- [WHAT IS BEING ASKED]
Would you output the entries below only from the line containing "Endpoints failing setup" through the line containing "First-pass GRT wire", exactly as they stand and with both ends included?
──────── INPUT DATA
`src/rtl/im_loader_if.sv`:
```
// Byte-stream handshake and instruction-memory write port of the program loader.
// master drives the byte stream and observes the memory port; slave is the loader.
interface im_loader_if #(
  parameter int ADDR_W = 10
);
  logic              byte_valid;
  logic [7:0]        byte_data;
  logic              byte_last;
  logic              byte_ready;
  logic              im_we;
  logic [ADDR_W-1:0] im_waddr;
  logic [31:0]       im_wdata;

  modport master (
    output byte_valid, byte_data, byte_last,
    input  byte_ready, im_we, im_waddr, im_wdata
  );

  modport slave (
    input  byte_valid, byte_data, byte_last,
    output byte_ready, im_we, im_waddr, im_wdata
  );
endinterface

```
`src/rtl/im_loader.sv`:
```
// Program loader: zero-fills the instruction memory, then packs an MSB-first
// byte stream into 32-bit words and writes them from address 0 upwards.
// busy holds the CPU until the image ends (done) or overflows the memory (error).
module im_loader #(
  parameter int IM_SIZE = 1024,
  parameter int ADDR_W  = 10
) (
  input  logic            clk,
  input  logic            reset,
  input  logic            start,
  im_loader_if.slave      bus,
  output logic            busy,
  output logic            done,
  output logic            error,
  output logic [ADDR_W:0] word_count
);

  localparam logic [ADDR_W-1:0] LAST_ADDR = ADDR_W'(IM_SIZE - 1);
  localparam logic [ADDR_W:0]   WC_LAST   = (ADDR_W + 1)'(IM_SIZE - 1);

  typedef enum logic [2:0] {
    IDLE,
    CLEAR,
    RECV,
    WRITE,
    DONE,
    ERR
  } state_t;

  state_t     state;
  logic [1:0] byte_idx;
  logic       last_word;

  // Drops byte b into lane k of word w; lane 0 is the most significant byte.
  function automatic logic [31:0] pack_byte(input logic [31:0] w,
                                            input logic [1:0]  k,
                                            input logic [7:0]  b);
    logic [31:0] r;
    r = w;
    case (k)
      2'd0:    r[31:24] = b;
      2'd1:    r[23:16] = b;
      2'd2:    r[15:8]  = b;
      default: r[7:0]   = b;
    endcase
    return r;
  endfunction

  // Loader FSM; every output is a register so the memory port and handshake are glitch-free.
  always_ff @(posedge clk or negedge reset) begin
    if (!reset) begin
      state          <= IDLE;
      byte_idx       <= '0;
      last_word      <= 1'b0;
      bus.byte_ready <= 1'b0;
      bus.im_we      <= 1'b0;
      bus.im_waddr   <= '0;
      bus.im_wdata   <= '0;
      busy           <= 1'b0;
      done           <= 1'b0;
      error          <= 1'b0;
      word_count     <= '0;
    end else begin
      case (state)
        // Start is only honoured while not busy; a byte offered alongside it is left pending.
        IDLE, DONE, ERR: begin
          if (start) begin
            state        <= CLEAR;
            busy         <= 1'b1;
            done         <= 1'b0;
            error        <= 1'b0;
            word_count   <= '0;
            byte_idx     <= '0;
            bus.im_we    <= 1'b1;
            bus.im_waddr <= '0;
            bus.im_wdata <= '0;
          end
        end
        // One zero word per cycle over the whole memory; the packer leaves this state empty.
        CLEAR: begin
          if (bus.im_waddr == LAST_ADDR) begin
            state          <= RECV;
            bus.im_we      <= 1'b0;
            bus.byte_ready <= 1'b1;
          end else begin
            bus.im_waddr <= bus.im_waddr + 1'b1;
          end
        end
        // Pack accepted bytes; a fourth byte or a flagged last byte closes the word.
        RECV: begin
          if (bus.byte_valid && bus.byte_ready) begin
            bus.im_wdata <= pack_byte(bus.im_wdata, byte_idx, bus.byte_data);
            byte_idx     <= byte_idx + 2'd1;
            if (byte_idx == 2'd3 || bus.byte_last) begin
              state          <= WRITE;
              bus.byte_ready <= 1'b0;
              bus.im_we      <= 1'b1;
              bus.im_waddr   <= word_count[ADDR_W-1:0];
              last_word      <= bus.byte_last;
            end
          end
        end
        // Single write cycle; overflow is only an error when the image has not ended.
        WRITE: begin
          bus.im_we  <= 1'b0;
          word_count <= word_count + 1'b1;
          if (last_word) begin
            state <= DONE;
            busy  <= 1'b0;
            done  <= 1'b1;
          end else if (word_count == WC_LAST) begin
            state <= ERR;
            busy  <= 1'b0;
            error <= 1'b1;
          end else begin
            state          <= RECV;
            bus.byte_ready <= 1'b1;
            bus.im_wdata   <= '0;
            byte_idx       <= '0;
          end
        end
        default: state <= IDLE;
      endcase
    end
  end

endmodule

```
`src/flat_wrapper.sv`:
```
// flat-port wrapper written by rule: the top's interface ports become plain ports
module im_loader_flat 
#(
  parameter int IM_SIZE = 1024,
  parameter int ADDR_W  = 10
)
  (clk, reset, start, busy, done, error, word_count, bus_byte_valid, bus_byte_data, bus_byte_last, bus_byte_ready, bus_im_we, bus_im_waddr, bus_im_wdata);
  im_loader_if #(.ADDR_W(ADDR_W)) bus_i ();
  input  logic clk;
  input  logic reset;
  input  logic start;
  output logic busy;
  output logic done;
  output logic error;
  output logic [ADDR_W:0] word_count;
  input wire logic [$bits(bus_i.byte_valid)-1:0] bus_byte_valid;
  input wire logic [$bits(bus_i.byte_data)-1:0] bus_byte_data;
  input wire logic [$bits(bus_i.byte_last)-1:0] bus_byte_last;
  output wire logic [$bits(bus_i.byte_ready)-1:0] bus_byte_ready;
  output wire logic [$bits(bus_i.im_we)-1:0] bus_im_we;
  output wire logic [$bits(bus_i.im_waddr)-1:0] bus_im_waddr;
  output wire logic [$bits(bus_i.im_wdata)-1:0] bus_im_wdata;
  assign bus_i.byte_valid = bus_byte_valid;
  assign bus_i.byte_data = bus_byte_data;
  assign bus_i.byte_last = bus_byte_last;
  assign bus_byte_ready = bus_i.byte_ready;
  assign bus_im_we = bus_i.im_we;
  assign bus_im_waddr = bus_i.im_waddr;
  assign bus_im_wdata = bus_i.im_wdata;
  im_loader #(.IM_SIZE(IM_SIZE), .ADDR_W(ADDR_W)) u_core (.clk(clk), .reset(reset), .start(start), .bus(bus_i), .busy(busy), .done(done), .error(error), .word_count(word_count));
endmodule
```
`config.mk`:
```
export PLATFORM = sky130hd
export DESIGN_NAME = im_loader_flat
export DESIGN_NICKNAME = d
export VERILOG_FILES = /design/src/rtl/im_loader_if.sv /design/src/rtl/im_loader.sv /design/src/flat_wrapper.sv
export SDC_FILE = /design/constraint.sdc
export NUM_CORES = 1
export LEC_CHECK = 0
export ABC_AREA = 1
export BUFFER_PORTS_ARGS = -buffer_cell sky130_fd_sc_hd__buf_2
export CAP_MARGIN = 20
export CORE_UTILIZATION = 25
export DETAILED_ROUTE_END_ITERATION = 12
export PLACE_DENSITY = 0.47
export SYNTH_ARGS = -nofsm -noshare
export SYNTH_HDL_FRONTEND = slang
export SYNTH_SLANG_ARGS = --single-unit
```
`constraint.sdc`:
```
create_clock -name clk -period 1.9 [get_ports clk]
set_input_delay 0.095 -clock clk [delete_from_list [all_inputs] [get_ports clk]]
set_output_delay 0.095 -clock clk [all_outputs]
set_load 0.05 [all_outputs]
```
==> summary.md, run 1 <==
| Metric | Value |
|---|---|
| Die Ht | `117.1 µm` |
| Endpoints failing setup | `0` |
| Fin area | `0.004493 mm²` |
| Placed cell area | `0.004083 mm²` |
| H-tree level count | `3` |
| Total Nets Final | `580` |
| Final Max Slew Viols | `0` |
| Clk sink count | `64` |
| Total CTS buffers | `9` |
| Top-Level Pins | `71` |
| Crit path buf inv count | `0` |
| Maximum clock path buffer count | `2` |
| Wire length after detailed routing | `approximately 9800 µm` |
| Worst slack, placed | `-0.2525 ns` |
| Clk slew on worst S/H paths | `0.05 ns` |
| Critical path class | `reg -> reg` |
| DRC violations left | `0` |
| RSZ-0062 raised after global routing | `false` |
| Post-Syn Area | `0.003311 mm²` |
| Largest net degree at the start of global routing | `41` |
| Worst path arrival time | `2.06 ns` |
| Max Fclk | `559.9 MHz` |
| Worst Skew | `0.007252 ns` |
| Core ar. | `0.01277 mm²` |
| Die ar. | `0.01371 mm²` |
| Mean area per synthesized cell | `around 7.4 µm²` |
| Seq/Total Area, Yosys | `48.37%` |
| Count of input and output buffers | `70` |
| Status | `finished clean` |
| Post-route ant nets | `0` |
| Crit-path cells | `ha_1, nand2_1, nor2_4, nand3_2, nor2_4, nor2_2, nand3_1, nand2_1` |
| Startpoint types | `flop` |
| Actual slew at the worst max-slew pin | `0.5792 ns` |
| Antenna violations before repair | `0` |
| Fin crit period | `1.786 ns` |
| Total of max-cap violations | `0` |
| Most common cell after layout, fill and taps aside | `nand2_1` |
| Final TNS setup | `0 ns` |
| Initial core utilization | `25.92%` |
| Hold Vio Cnt, Final | `0` |
| Worst path max stage delay | `0.48 ns` |
| Congestion Overflow GR | `0` |
| First-pass GRT wire length | `15350 µm` |
| Synth cell types | `23` |
| Top Family by Delay on Critical Path | `simple AND/OR/NAND/NOR gates` |
| First DRT Iteration DRCs | `155` |
| Drt via density | `about 4.4` |
| Final weighted congestion in routability-driven placement | `0.8620` |
| CTS tree | `built` |
| Leakage Power | `2.502 nW` |
| Pre-antenna DRT Iters | `5` |
| Rows | `41` |
| Die width | `117.1 µm` |
| CP required | `2.17 ns` |
| Max_slew headroom | `around 60%` |
| CP max-delay cell | `nor2_2` |
| Hold Crit Class | `in -> reg` |
| CP max FO | `15` |
| Layout cell share with drive strength beyond 1 | `25.66%` |
| Tot GR Track Use | `15.29%` |
| Antenna diode count | `0` |
| Worst setup margin | `0.1140 ns` |
| VDD IR max | `~0.99 mV` |
| Routed WL per cell | `13.25 µm` |
| Post-Syn Nets | `~470` |
| Via count | `3254` |
| Final period utilization | `94.00%` |
| Mapped Cells | `about 450` |
| Flops & latches, synth | `64` |
| Commonest cells after routing, fill and taps aside | `180 x nand2_1, 70 x buf_2, 61 x dfrtp_1` |
| Vias in the first global route | `2984` |
| Detailed placement HPWL | `7202 µm` |
| Root Buffer | `clkbuf_16` |
| Pwr per Cell Area | `1878 mW/mm²` |
| P&R area growth vs syn | `35.71%` |
| Setup crit end kind | `flop` |
| Syn. warnings | `0` |
| Clk_lat worst skew | `0.34 ns` |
────────────────
- [RESULT FOR THIS TASK]
| Endpoints failing setup | `0` |
| Fin area | `0.004493 mm²` |
| Placed cell area | `0.004083 mm²` |
| H-tree level count | `3` |
| Total Nets Final | `580` |
| Final Max Slew Viols | `0` |
| Clk sink count | `64` |
| Total CTS buffers | `9` |
| Top-Level Pins | `71` |
| Crit path buf inv count | `0` |
| Maximum clock path buffer count | `2` |
| Wire length after detailed routing | `approximately 9800 µm` |
| Worst slack, placed | `-0.2525 ns` |
| Clk slew on worst S/H paths | `0.05 ns` |
| Critical path class | `reg -> reg` |
| DRC violations left | `0` |
| RSZ-0062 raised after global routing | `false` |
| Post-Syn Area | `0.003311 mm²` |
| Largest net degree at the start of global routing | `41` |
| Worst path arrival time | `2.06 ns` |
| Max Fclk | `559.9 MHz` |
| Worst Skew | `0.007252 ns` |
| Core ar. | `0.01277 mm²` |
| Die ar. | `0.01371 mm²` |
| Mean area per synthesized cell | `around 7.4 µm²` |
| Seq/Total Area, Yosys | `48.37%` |
| Count of input and output buffers | `70` |
| Status | `finished clean` |
| Post-route ant nets | `0` |
| Crit-path cells | `ha_1, nand2_1, nor2_4, nand3_2, nor2_4, nor2_2, nand3_1, nand2_1` |
| Startpoint types | `flop` |
| Actual slew at the worst max-slew pin | `0.5792 ns` |
| Antenna violations before repair | `0` |
| Fin crit period | `1.786 ns` |
| Total of max-cap violations | `0` |
| Most common cell after layout, fill and taps aside | `nand2_1` |
| Final TNS setup | `0 ns` |
| Initial core utilization | `25.92%` |
| Hold Vio Cnt, Final | `0` |
| Worst path max stage delay | `0.48 ns` |
| Congestion Overflow GR | `0` |
| First-pass GRT wire length | `15350 µm` |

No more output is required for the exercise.